Why interoceptive exposure is the active ingredient — not breathing exercises
The single biggest mistake in panic treatment is leading with paced breathing as a coping skill. Clients love it — and that is the problem. Paced breathing reliably becomes a safety behavior: 'if I hadn't done my breathing I would have died.' Each successful 'rescue' confirms the catastrophic prediction that the sensation was, in fact, dangerous, and prevents the new learning the brain needs. Interoceptive exposure does the opposite: the client deliberately produces the sensation they fear (racing heart, dizziness, shortness of breath), does nothing to manage it, and discovers the predicted catastrophe doesn't arrive. Repeated 30 to 50 times across sessions and home practice, this overwrites the threat association with a safety association. Breathing exercises have a place in initial stabilization for severe agoraphobia — but they should be retired before exposure begins, not used as the treatment.

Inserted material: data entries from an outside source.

File: src/frustum_plane_extract.sv
// Top level of the frustum plane extraction block: matrix store, sequencer,
// square-root and divider datapath. Depends on fpe_pkg, fpe_ram and the defines header.
// A user loads the 16 elements of a 4x4 view-projection matrix (signed Q16.16),
// one per transfer, addressed by row and column; elements persist between
// extractions and read as zero until first written (per-entry valid bits, so no
// clearing pass is needed after reset). A transfer with tlast set stores its
// element and then starts extraction of the six clip planes, emitted in order left,
// right, bottom, top, near, far. Each plane goes through store reads (one RAM read
// port, two elements per row), squaring, bit-serial square root, a threshold check,
// and, if normalized, restoring division of each of the four coefficients, and is
// then handed to the output register. The input is held off during extraction;
// loads are accepted while the last plane still waits in the output register.
`include "frustum_plane_extract_defines.svh"

module frustum_plane_extract (
	input  logic                              clk,
	input  logic                              arst_n,
	// Configuration: min_length, unsigned Q1.16 length below which a plane is left as is.
	input  logic                              cfg_we,
	input  logic [fpe_pkg::MIN_LEN_W-1:0]     cfg_wdata,
	// Input stream.
	input  logic                              s_tvalid,
	output logic                              s_tready,
	input  logic [39:0]                       s_tdata,  // row_index[1:0], col_index[3:2],
	                                                    // element_value[35:4], zero fill
	input  logic                              s_tlast,  // extract_now
	// Output stream.
	output logic                              m_tvalid,
	input  logic                              m_tready,
	output logic [143:0]                      m_tdata,  // plane_index[2:0], coef_a[36:3],
	                                                    // coef_b[70:37], coef_c[104:71],
	                                                    // coef_d[138:105], zero fill
	output logic                              m_tuser,  // normalized
	output logic                              m_tlast   // last_plane
);

	localparam int F  = fpe_pkg::FRAC_BITS;
	localparam int SW = fpe_pkg::SUM_W;
	localparam int OW = fpe_pkg::OUT_W;
	localparam int RW = fpe_pkg::ROOT_W;
	localparam int NW = fpe_pkg::NUM_W;

	// Saturation bounds of the 34-bit output, as magnitudes in quotient width.
	localparam logic [NW-1:0] SAT_POS = NW'((64'd1 << (OW - 1)) - 64'd1);
	localparam logic [NW-1:0] SAT_NEG = NW'(64'd1 << (OW - 1));

	fpe_pkg::fpe_state_t state_q, state_nx;

	logic [fpe_pkg::MIN_LEN_W-1:0] min_len_q;
	logic [fpe_pkg::CNT_W-1:0]     cnt_q;
	logic [2:0]                    plane_q;
	logic [1:0]                    cidx_q;

	// Matrix store, valid bits and read side.
	logic        s_xfer;
	logic [3:0]  ram_raddr;
	logic [31:0] ram_rdata;
	logic [15:0] elem_vld_q;
	logic        rd_vld_s1;
	logic [31:0] rd_elem;

	// Datapath registers.
	logic signed [SW-1:0]          base_q;
	logic signed [SW-1:0]          coef_q [4];
	logic [fpe_pkg::SQ_W-1:0]      sq_s1;
	logic [fpe_pkg::ACC_W-1:0]     acc_q;
	logic [fpe_pkg::RAD_W-1:0]     rad_q;
	logic [fpe_pkg::REM_W-1:0]     srem_q;
	logic [RW-1:0]                 len_q;
	logic                          norm_q;
	logic [NW-1:0]                 num_q;
	logic [NW-1:0]                 quo_q;
	logic [RW-1:0]                 drem_q;
	logic [OW-1:0]                 res_q [4];

	logic                          out_free;
	logic [1:0]                    axis;

	// Output register.
	logic                          m_tvalid_q;
	logic [143:0]                  m_tdata_q;
	logic                          m_tuser_q;
	logic                          m_tlast_q;

	assign s_xfer   = s_tvalid && s_tready;
	assign out_free = !m_tvalid_q || m_tready;
	assign axis     = plane_q[2:1];

	fpe_ram #(
		.WIDTH (32),
		.DEPTH (16)
	) u_store (
		.clk   (clk),
		.we    (s_xfer),
		.waddr ({s_tdata[1:0], s_tdata[3:2]}),
		.wdata (s_tdata[35:4]),
		.raddr (ram_raddr),
		.rdata (ram_rdata)
	);

	// An element that was never written reads as zero.
	assign rd_elem = rd_vld_s1 ? ram_rdata : 32'd0;

	// Square-root step: two radicand bits per cycle.
	logic [fpe_pkg::REM_W-1:0] srem_t, strial;
	logic                      sroot_ok;
	assign srem_t   = {srem_q[fpe_pkg::REM_W-3:0], rad_q[fpe_pkg::RAD_W-1 -: 2]};
	assign strial   = {len_q, 2'b01};
	assign sroot_ok = srem_t >= strial;

	// Divider step: one quotient bit per cycle.
	logic [RW:0]  dtrial;
	logic         dfit;
	logic [NW-1:0] quo_nx;
	logic          neg_c;
	logic [OW-1:0] sat_res;
	assign dtrial = {drem_q, num_q[NW-1]};
	assign dfit   = dtrial >= {1'b0, len_q};
	assign quo_nx = {quo_q[NW-2:0], dfit};
	assign neg_c  = coef_q[0][SW-1];

	always_comb begin
		if (neg_c) begin
			sat_res = (quo_nx > SAT_NEG) ? OW'(-SAT_NEG) : OW'(-quo_nx);
		end else begin
			sat_res = (quo_nx > SAT_POS) ? SAT_POS[OW-1:0] : quo_nx[OW-1:0];
		end
	end

	// Magnitude of the coefficient at the head of the rotating bank.
	logic [SW-1:0] mag_c;
	assign mag_c = neg_c ? SW'(-coef_q[0]) : SW'(coef_q[0]);

	// Even read steps fetch m[r][3], odd ones m[r][axis].
	function automatic logic [1:0] COL_OFFSET_SEL(input logic odd, input logic [1:0] ax);
		COL_OFFSET_SEL = odd ? ax : fpe_pkg::COL_OFFSET;
	endfunction

	// Next-state logic.
	always_comb begin
		state_nx = state_q;
		case (state_q)
			fpe_pkg::ST_IDLE: begin
				if (s_xfer && s_tlast) begin
					state_nx = fpe_pkg::ST_READ;
				end
			end
			fpe_pkg::ST_READ: begin
				if (cnt_q == fpe_pkg::CNT_W'(fpe_pkg::READ_STEPS)) begin
					state_nx = fpe_pkg::ST_SQUARE;
				end
			end
			fpe_pkg::ST_SQUARE: begin
				if (cnt_q == fpe_pkg::CNT_W'(3)) begin
					state_nx = fpe_pkg::ST_ROOT;
				end
			end
			fpe_pkg::ST_ROOT: begin
				if (cnt_q == fpe_pkg::CNT_W'(fpe_pkg::ROOT_STEPS - 1)) begin
					state_nx = fpe_pkg::ST_CHECK;
				end
			end
			fpe_pkg::ST_CHECK: begin
				if (len_q != '0 && len_q >= RW'(min_len_q)) begin
					state_nx = fpe_pkg::ST_DIVIDE;
				end else begin
					state_nx = fpe_pkg::ST_EMIT;
				end
			end
			fpe_pkg::ST_DIVIDE: begin
				if (cnt_q == fpe_pkg::CNT_W'(fpe_pkg::DIV_STEPS - 1)
						&& cidx_q == fpe_pkg::LAST_COEF) begin
					state_nx = fpe_pkg::ST_EMIT;
				end
			end
			fpe_pkg::ST_EMIT: begin
				if (out_free) begin
					state_nx = (plane_q == fpe_pkg::LAST_PLANE) ? fpe_pkg::ST_IDLE
						: fpe_pkg::ST_READ;
				end
			end
			default: begin
				state_nx = fpe_pkg::ST_IDLE;
			end
		endcase
	end

	// Output logic: handshake and store read address.
	always_comb begin
		s_tready  = 1'b0;
		ram_raddr = {cnt_q[2:1], COL_OFFSET_SEL(cnt_q[0], axis)};
		case (state_q)
			fpe_pkg::ST_IDLE: begin
				s_tready = 1'b1;
			end
			default: begin
				s_tready = 1'b0;
			end
		endcase
	end

	always_ff @(posedge clk or negedge arst_n) begin
		if (!arst_n) begin
			state_q    <= fpe_pkg::ST_IDLE;
			min_len_q  <= fpe_pkg::MIN_LEN_RESET;
			elem_vld_q <= '0;
			cnt_q      <= '0;
			plane_q    <= '0;
			cidx_q     <= '0;
			m_tvalid_q <= 1'b0;
		end else begin
			state_q <= state_nx;
			if (cfg_we) begin
				min_len_q <= cfg_wdata;
			end
			if (s_xfer) begin
				elem_vld_q[{s_tdata[1:0], s_tdata[3:2]}] <= 1'b1;
			end
			// A new plane enters the output register when it is free; otherwise
			// the held plane leaves once the receiver takes it.
			if (state_q == fpe_pkg::ST_EMIT && out_free) begin
				m_tvalid_q <= 1'b1;
			end else if (m_tready) begin
				m_tvalid_q <= 1'b0;
			end
			case (state_q)
				fpe_pkg::ST_IDLE: begin
					cnt_q   <= '0;
					plane_q <= '0;
				end
				fpe_pkg::ST_READ, fpe_pkg::ST_SQUARE: begin
					cnt_q <= (state_nx == state_q) ? cnt_q + 1'b1 : '0;
				end
				fpe_pkg::ST_ROOT: begin
					cnt_q <= (state_nx == state_q) ? cnt_q + 1'b1 : '0;
				end
				fpe_pkg::ST_CHECK: begin
					cnt_q  <= '0;
					cidx_q <= '0;
				end
				fpe_pkg::ST_DIVIDE: begin
					if (cnt_q == fpe_pkg::CNT_W'(fpe_pkg::DIV_STEPS - 1)) begin
						cnt_q  <= '0;
						cidx_q <= cidx_q + 1'b1;
					end else begin
						cnt_q <= cnt_q + 1'b1;
					end
				end
				fpe_pkg::ST_EMIT: begin
					cnt_q <= '0;
					if (out_free) begin
						plane_q <= plane_q + 1'b1;
					end
				end
				default: begin
					cnt_q <= '0;
				end
			endcase
		end
	end

	// Datapath registers carry no reset.
	always_ff @(posedge clk) begin
		rd_vld_s1 <= elem_vld_q[ram_raddr];
		case (state_q)
			fpe_pkg::ST_READ: begin
				if (cnt_q != '0) begin
					if (!cnt_q[0]) begin
						// Data of an odd step arrives on an even count.
						coef_q[cnt_q[2:1] - 2'd1] <= plane_q[0]
							? base_q - SW'(signed'(rd_elem))
							: base_q + SW'(signed'(rd_elem));
					end else begin
						base_q <= SW'(signed'(rd_elem));
					end
				end
				acc_q <= '0;
			end
			fpe_pkg::ST_SQUARE: begin
				// Bank rotates once per cycle and is back in its order when squaring ends.
				coef_q[0] <= coef_q[1];
				coef_q[1] <= coef_q[2];
				coef_q[2] <= coef_q[3];
				coef_q[3] <= coef_q[0];
				sq_s1     <= fpe_pkg::SQ_W'(mag_c) * fpe_pkg::SQ_W'(mag_c);
				if (cnt_q != '0) begin
					acc_q <= acc_q + fpe_pkg::ACC_W'(sq_s1);
				end
				rad_q  <= fpe_pkg::RAD_W'(acc_q + fpe_pkg::ACC_W'(sq_s1));
				srem_q <= '0;
				len_q  <= '0;
			end
			fpe_pkg::ST_ROOT: begin
				rad_q <= {rad_q[fpe_pkg::RAD_W-3:0], 2'b00};
				if (sroot_ok) begin
					srem_q <= srem_t - strial;
					len_q  <= {len_q[RW-2:0], 1'b1};
				end else begin
					srem_q <= srem_t;
					len_q  <= {len_q[RW-2:0], 1'b0};
				end
			end
			fpe_pkg::ST_CHECK: begin
				norm_q <= len_q != '0 && len_q >= RW'(min_len_q);
				num_q  <= {mag_c, F'(0)};
				quo_q  <= '0;
				drem_q <= '0;
				for (int i = 0; i < 4; i++) begin
					res_q[i] <= OW'(coef_q[i]);
				end
			end
			fpe_pkg::ST_DIVIDE: begin
				if (cnt_q == fpe_pkg::CNT_W'(fpe_pkg::DIV_STEPS - 1)) begin
					res_q[0]  <= res_q[1];
					res_q[1]  <= res_q[2];
					res_q[2]  <= res_q[3];
					res_q[3]  <= sat_res;
					coef_q[0] <= coef_q[1];
					coef_q[1] <= coef_q[2];
					coef_q[2] <= coef_q[3];
					coef_q[3] <= coef_q[0];
					num_q     <= {(coef_q[1][SW-1] ? SW'(-coef_q[1]) : SW'(coef_q[1])),
						F'(0)};
					quo_q     <= '0;
					drem_q    <= '0;
				end else begin
					num_q  <= {num_q[NW-2:0], 1'b0};
					quo_q  <= quo_nx;
					drem_q <= dfit ? RW'(dtrial - {1'b0, len_q}) : RW'(dtrial);
				end
			end
			fpe_pkg::ST_EMIT: begin
				if (out_free) begin
					m_tdata_q <= {5'd0, res_q[3], res_q[2], res_q[1], res_q[0], plane_q};
					m_tuser_q <= norm_q;
					m_tlast_q <= plane_q == fpe_pkg::LAST_PLANE;
				end
			end
			default: begin
				acc_q <= '0;
			end
		endcase
	end

	assign m_tvalid = m_tvalid_q;
	assign m_tdata  = m_tdata_q;
	assign m_tuser  = m_tuser_q;
	assign m_tlast  = m_tlast_q;

	`FPE_ASSERT_NOW(a_last_is_far, clk, arst_n, m_tvalid && m_tlast,
		m_tdata[2:0] == fpe_pkg::LAST_PLANE, "last plane is not the far plane")
	`FPE_ASSERT_NOW(a_div_len_nonzero, clk, arst_n, state_q == fpe_pkg::ST_DIVIDE,
		len_q != '0, "division by zero length")
	`FPE_ASSERT_NEXT(a_extract_starts, clk, arst_n, s_tvalid && s_tready && s_tlast,
		state_q == fpe_pkg::ST_READ, "extraction did not start")
	`FPE_ASSERT_NOW(a_plane_range, clk, arst_n, state_q != fpe_pkg::ST_IDLE,
		plane_q <= fpe_pkg::LAST_PLANE, "plane counter out of range")

endmodule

Common safety behaviors that quietly maintain panic
Audit for these in session 2 and drop them deliberately across treatment. Carrying water 'in case I get dizzy.' Carrying a benzo 'I haven't taken in months but feel safer knowing it's there.' Sitting near exits. Driving only in the right lane. Avoiding caffeine, exercise, hot rooms, or anything that produces panic-like sensations. Checking pulse. Phone-checking for distraction. Calling a partner mid-attack. Each of these signals to the brain that the situation was dangerous and required management — and prevents the corrective learning. The cleanest exposure design names every safety behavior the client is using and removes them one at a time across the protocol, ending with the most defended (often the benzo in the bag).
When to coordinate with a prescriber
Two scenarios. First: severe, daily panic with marked agoraphobia where the client cannot mobilize for exposure work — short-term SSRI initiation often lowers baseline arousal enough that CBT becomes possible. Coordinate so the client understands the medication is a bridge, not the cure, and so dosing changes don't get attributed to therapy progress (or vice versa). Second: chronic benzodiazepine use. Long-term benzos undermine CBT-for-panic because every learning trial is contaminated — the client cannot tell whether they recovered because the panic passed or because the pill kicked in. Build a coordinated taper with the prescriber that begins after interoceptive habituation is in place, not before. Tapering off benzos without doing the CBT work first reliably produces rebound panic and demoralization.